Trial Tokenization: Building A Bridge Between Clinical Trial Data And Real-World Data
Randomized controlled trials are the gold standard for scientific research. However, the time, cost and risk of running randomized controlled trials demands innovation.
Life science companies invest billions of dollars each year researching and developing new treatments for patients. Each of these clinical studies is carefully designed to test specific hypotheses about treatment safety and efficacy, which are laid out in the study protocol. Yet for all of this investment, more than 85% of the treatments that are studied in Phase I trials never receive FDA approval.
At such high cost and risk, life science companies have a clear interest in learning as much as they possibly can from each clinical trial that they run. Today, innovation ranges from implementing adaptive clinical trial designs to seeking to replicate the results of clinical trials using real-world data studies. However, the first step to changing how clinical trials are run is surprisingly simple.
Tokenizing data is a straight-forward process that uses the underlying identifying information in a dataset to create a universal, de-identified key that can be referenced to link records across datasets — a Datavant Patient Key.

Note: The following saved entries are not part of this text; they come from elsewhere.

==> /design/flow/run.sh <==
#!/bin/bash
# OpenROAD 26Q1-2900-gdf79404cd8, Yosys 0.63+post, stock flow scripts
make -C /OpenROAD-flow-scripts/flow DESIGN_CONFIG=/design/flow/config.mk WORK_HOME=/design/flow/orfs finish
==> /design/flow/config.mk <==
export PLATFORM = sky130hd
export DESIGN_NAME = gpmc_target
export DESIGN_NICKNAME = gpmc_target
export VERILOG_FILES = /design/flow/design.v
export SDC_FILE = /design/flow/constraint.sdc
export NUM_CORES = 4
export LEC_CHECK = 1
export CORE_UTILIZATION = 40
==> /design/flow/constraint.sdc <==
current_design gpmc_target

set clk_period 2.9
set clk_io_pct 0.2

create_clock -name clk0 -period $clk_period [get_ports {clk}]
create_clock -name clk1 -period $clk_period [get_ports {gpmc_advn}]
create_clock -name clk2 -period $clk_period [get_ports {gpmc_wen}]

set non_clock_inputs [all_inputs -no_clocks]
set_input_delay [expr $clk_period * $clk_io_pct] -clock clk0 $non_clock_inputs
set_output_delay [expr $clk_period * $clk_io_pct] -clock clk0 [all_outputs]
==> /design/flow/design.v <==
module gpmc_target
(
	input	wire			rst_n,				 
	input	wire			clk,				 
	input	wire			gpmc_clk,			 
	input	wire			gpmc_csn,			 
	input	wire			gpmc_advn,			 
	input	wire			gpmc_oen,			 
	input	wire			gpmc_wen,			 
	input	wire	[1:0]	gpmc_ben,			 
	inout	wire	[15:0]	gpmc_ad,			 
	output	reg		[16:1]	sb_addr,			 
	output	reg				sb_wr,				 
	output	reg		[15:0]	sb_wr_data,			 
	output	reg				sb_rd,				 
	input	wire	[15:0]	sb_rd_data			 
);
reg [16:1] dmux_addr;
reg [15:0] dmux_wr_data;
reg [15:0] dmux_rd_data;
always @ (posedge gpmc_advn or negedge rst_n)
begin
	if (!rst_n)
	begin
		dmux_addr <= 0;
	end
	else
	begin
		dmux_addr <= gpmc_ad;
	end
end
assign gpmc_wen_n = !gpmc_wen;
always @ (posedge gpmc_wen_n or negedge rst_n)
begin
	if (!rst_n)
	begin
		dmux_wr_data <= 0;
	end
	else
	begin
		dmux_wr_data <= gpmc_ad;
	end
end
assign gpmc_ad = (!gpmc_csn && !gpmc_oen) ? dmux_rd_data : 16'bz;
reg gpmc_csn_z, gpmc_csn_zz;
reg gpmc_wen_z, gpmc_wen_zz, gpmc_wen_zzz, wen_falling;
reg gpmc_oen_z, gpmc_oen_zz, gpmc_oen_zzz, oen_falling;
reg sb_rd_z;
always @ (posedge clk or negedge rst_n)
begin
	if (!rst_n)
	begin
		sb_addr <= 0;
		sb_wr <= 0;
		sb_wr_data <= 0;
		sb_rd <= 0;
		gpmc_csn_z <= 0;
		gpmc_csn_zz <= 0;
		gpmc_wen_z <= 0;
		gpmc_wen_zz <= 0;
		gpmc_wen_zzz <= 0;
		gpmc_oen_z <= 0;
		gpmc_oen_zz <= 0;
		gpmc_oen_zzz <= 0;
		wen_falling <= 0;
		oen_falling <= 0;
		sb_rd_z <= 0;
		dmux_rd_data <= 0;
	end
	else
	begin
		gpmc_csn_z <= gpmc_csn;
		gpmc_csn_zz <= gpmc_csn_z;
		gpmc_wen_z <= gpmc_wen;			 
		gpmc_wen_zz <= gpmc_wen_z;		 
		gpmc_wen_zzz <= gpmc_wen_zz;	 
		gpmc_oen_z <= gpmc_oen;			 
		gpmc_oen_zz <= gpmc_oen_z;		 
		gpmc_oen_zzz <= gpmc_oen_zz;	 
		wen_falling <= !gpmc_csn_zz && gpmc_wen_zzz && !gpmc_wen_zz;
		oen_falling <= !gpmc_csn_zz && gpmc_oen_zzz && !gpmc_oen_zz;
		if (wen_falling || oen_falling)
		begin
			sb_addr <= dmux_addr;
		end
		if (wen_falling)
		begin
			sb_wr_data <= dmux_wr_data;
		end
		sb_wr <= wen_falling;
		sb_rd <= oen_falling;
		sb_rd_z <= sb_rd;
		dmux_rd_data <= sb_rd_data;
	end
end
endmodule
==> results.toml <==
# implementation run metrics
[die]
die_h_um = 85.3
coreArea_um2 = 6530
num_rows = 29
ios = 75
fp_util = 0.425
die_x_um = 85.3
die_area_um2 = 7270

[final_timing]
tns_ps = 0
slew_headroom = 0.701
hold_viol_final = 1
clock_skew_ps = 4.98
holdWs_ps = -107
setup_slack_ps = 693
tightestPinTransition_ps = 448
setup_violations = 0
drv_slew = 0
rsz0062_at_grt = "no"

[cells_and_area]
drive_gt1_frac = 0.308
combGateArea_um2 = 433
syn_to_final_growth_pct = 35.8
fillers = 498
ff_latch_area_um2 = 2300

[power_and_ir_drop]
finalPower_w = 0.00383
swShare = 0.225
netSwitchingPower_w = 0.000862
clkPwrFrac = 0.331
seq_power_share = 0.455
p_per_area_nw_per_um2 = 1020
ir_drop_v = 0.000504
p_int_w = 0.00297
p_comb_frac = 0.215
leakage_nw = 1.68

[yosys]
synth_chip_area_um2 = 2770
synthArstFlopShare = 1.00
synth_cells = 130
yosysWarnings = 3
flop_cell = "dfrtp_1"
synth.distinct_cells = 9
yosysTopAreaCell = "dfrtp_1"
edf_count = 0
yosys-top-cells-count = "dfrtp_1 (76), mux2_2 (22), dfrtn_1 (16)"
ys.flops = 92
ys_seq_frac = 0.830
avgSynthCellArea_um2 = 21.3
area_leaders = "dfrtp_1 (69%), dfrtn_1 (14%), mux2_2 (8.9%)"
ys_cells = 130
top_area_frac = 0.686
most_common_cell = "dfrtp_1"
netlist_area_um2 = 2770

[placement]
post-dp-hpwl_um = 3080
post-place-ws_ps = 609
portBuffers = 53
place.gp.congestion = 0.691

[detailed_routing]
dr.pass1.iters = 3
ant_nets = 0
routed_wl_um = 4690
detail_route.wl_per_cell_um = 16.3
via_count = 1350
dr.first_iter.drc_count = 26
insertedDiodeCount = 0
route.detailed.drc = 0
via_per_inst = 4.69

[run_status]
violations = "hold timing"
status = "complete, but fails checks"

[cts]
hold_buffers = 0
cts_tree = "built"
cts.clk_slew.worst_paths_ps = 70
cts_resized = 0
post-cts-setup-buffers = 0

[global_routing]
grt_start_max_net_pins = 47
grt_pass1_vias = 1560
grt_util_all_layers = 0.159
grt_pass1_wl_um = 8010
grt-ovfl-total = 0
antenna_found_initial = 0

[setup_path]
critical_path_class = "flop to flop"
cp.arrival_ps = 2430
crit_fanout = 1
slowest_stage = "dfrtn_1"
setup.worst_path.end_class = "flop"
crit_required_ps = 3120
crit_chain = "mux2_2"
critical_path.top_delay_family = "flip-flops"
start_kind = "flop"
cpPeakStageDelay_ps = 330
critPathBufInv = 0

[flow_run]
drv_cap = 0
warnings = 93

[worst_hold_path]
min_path_type = "clock port to flop"
## power groups by stage
stage / logic [W] / registers [W] / clock network, W
6_report: 0.000824 / 0.00174 / 0.00127
4_1_cts: 0.000847 / 0.00175 / 0.00132
5_1_grt: 0.000902 / 0.00178 / 0.00140
## cells in the final DEF, fill, tap and decap left out
master and n:
mux2_4 10, clkbuf_8 20, bufinv_16 1, nor2_8 1, clkinv_4 2, mux2_2 22, dfrtn_1 16, inv_6 1
clkinv_2 1, nor3b_1 2, buf_12 2, buf_4 3, dfrtp_1 76, clkinvlp_4 2, clkdlybuf4s50_1 52
## path summary, 6_finish.rpt
path                                            from                    endpoint  slack (ps)  cells after the start
setup / recovery           dmux_wr_data[4]$_DFF_NN0_   sb_wr_data[4]$_DFFE_PN0P_         690                      1
hold / removal                              gpmc_wen        gpmc_wen_z$_DFF_PN0_        -110                      2
setup reg to reg           dmux_wr_data[4]$_DFF_NN0_   sb_wr_data[4]$_DFFE_PN0P_         690                      1
hold reg to reg                 gpmc_csn_z$_DFF_PN0_       gpmc_csn_zz$_DFF_PN0_         350                      0
max in group clk2               gpmc_ad[1]$_DFF_PN0_   dmux_wr_data[1]$_DFF_NN0_         930                      0
max in group asynchronous                      rst_n  dmux_wr_data[10]$_DFF_NN0_        1040                      2
max in group clk1               gpmc_ad[1]$_DFF_PN0_      dmux_addr[2]$_DFF_PN0_        2310                      0
min in group asynchronous                      rst_n       gpmc_csn_zz$_DFF_PN0_          80                      1
min in group clk1                         gpmc_ad[4]      dmux_addr[5]$_DFF_PN0_         350                      0
min in group clk2                         gpmc_ad[9]   dmux_wr_data[9]$_DFF_NN0_        1570                      0
## sequential cells by signal (all words and copies together), names as in the netlist
register      flops
dmux_addr        16
dmux_wr_data     16
gpmc_ad          16
gpmc_csn_z        1
gpmc_csn_zz       1
gpmc_oen_z        1
gpmc_oen_zz       1
gpmc_oen_zzz      1
gpmc_wen_z        1
gpmc_wen_zz       1
gpmc_wen_zzz      1
oen_falling       1
sb_addr          16
sb_rd             1
sb_wr             1
sb_wr_data       16
wen_falling       1
## kinds of logic after synthesis
family,Yosys count,share of synthesized area
buffers and inverters,3,0.0140
AND/OR/NAND/NOR,3,0.0126
multiplexers,32,0.143
flip-flops,92,0.830
## per-layer routing
layer,share of wire,track usage,vias up
li1,-,-,588
met1,0.38,0.229,694
met2,0.50,0.224,55
met3,0.080,0.0849,13
met4,0.036,0.0470,0
met5,0,0,-
## per-stage QoR
stage / instances / hold WS (ps) / instance area, um^2 / utilization
3_3_place_gp: 261 / 31.4 / 3410 / 0.523
3_5_place_dp: 261 / 31.4 / 3410 / 0.523
4_1_cts: 288 / -128 / 3770 / 0.577
6_report: 288 / -107 / 3770 / 0.577
2_1_floorplan: 130 / 31.4 / 2770 / -
5_1_grt: 288 / -133 / 3770 / 0.577
## cell type report
| class | instances | share of cell area |
|---|---|---|
| multi-input cells | 35 | 0.115 |
| well taps | 77 | 0.0256 |
| repair buffers | 57 | 0.155 |
| flip-flops and latches | 92 | 0.611 |
| clock buffers | 20 | 0.0731 |
| clock inverters | 7 | 0.0203 |
No activity file was given, so power comes from the tool's default toggle rates.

By tokenizing clinical trial data, life science companies gain the ability to link real-world data to their clinical trial data at any time, without unblinding the study or compromising the privacy of trial participants.
Today, a few early pilots have been run, but there is significant untapped potential.
Whether a company wants to link to electronic health records to run a hybrid trial, pull in diagnostic lab data for retrospective sub-cohort analysis, or look at claims data for long-term surveillance monitoring, it all starts with one simple step: tokenize trial data.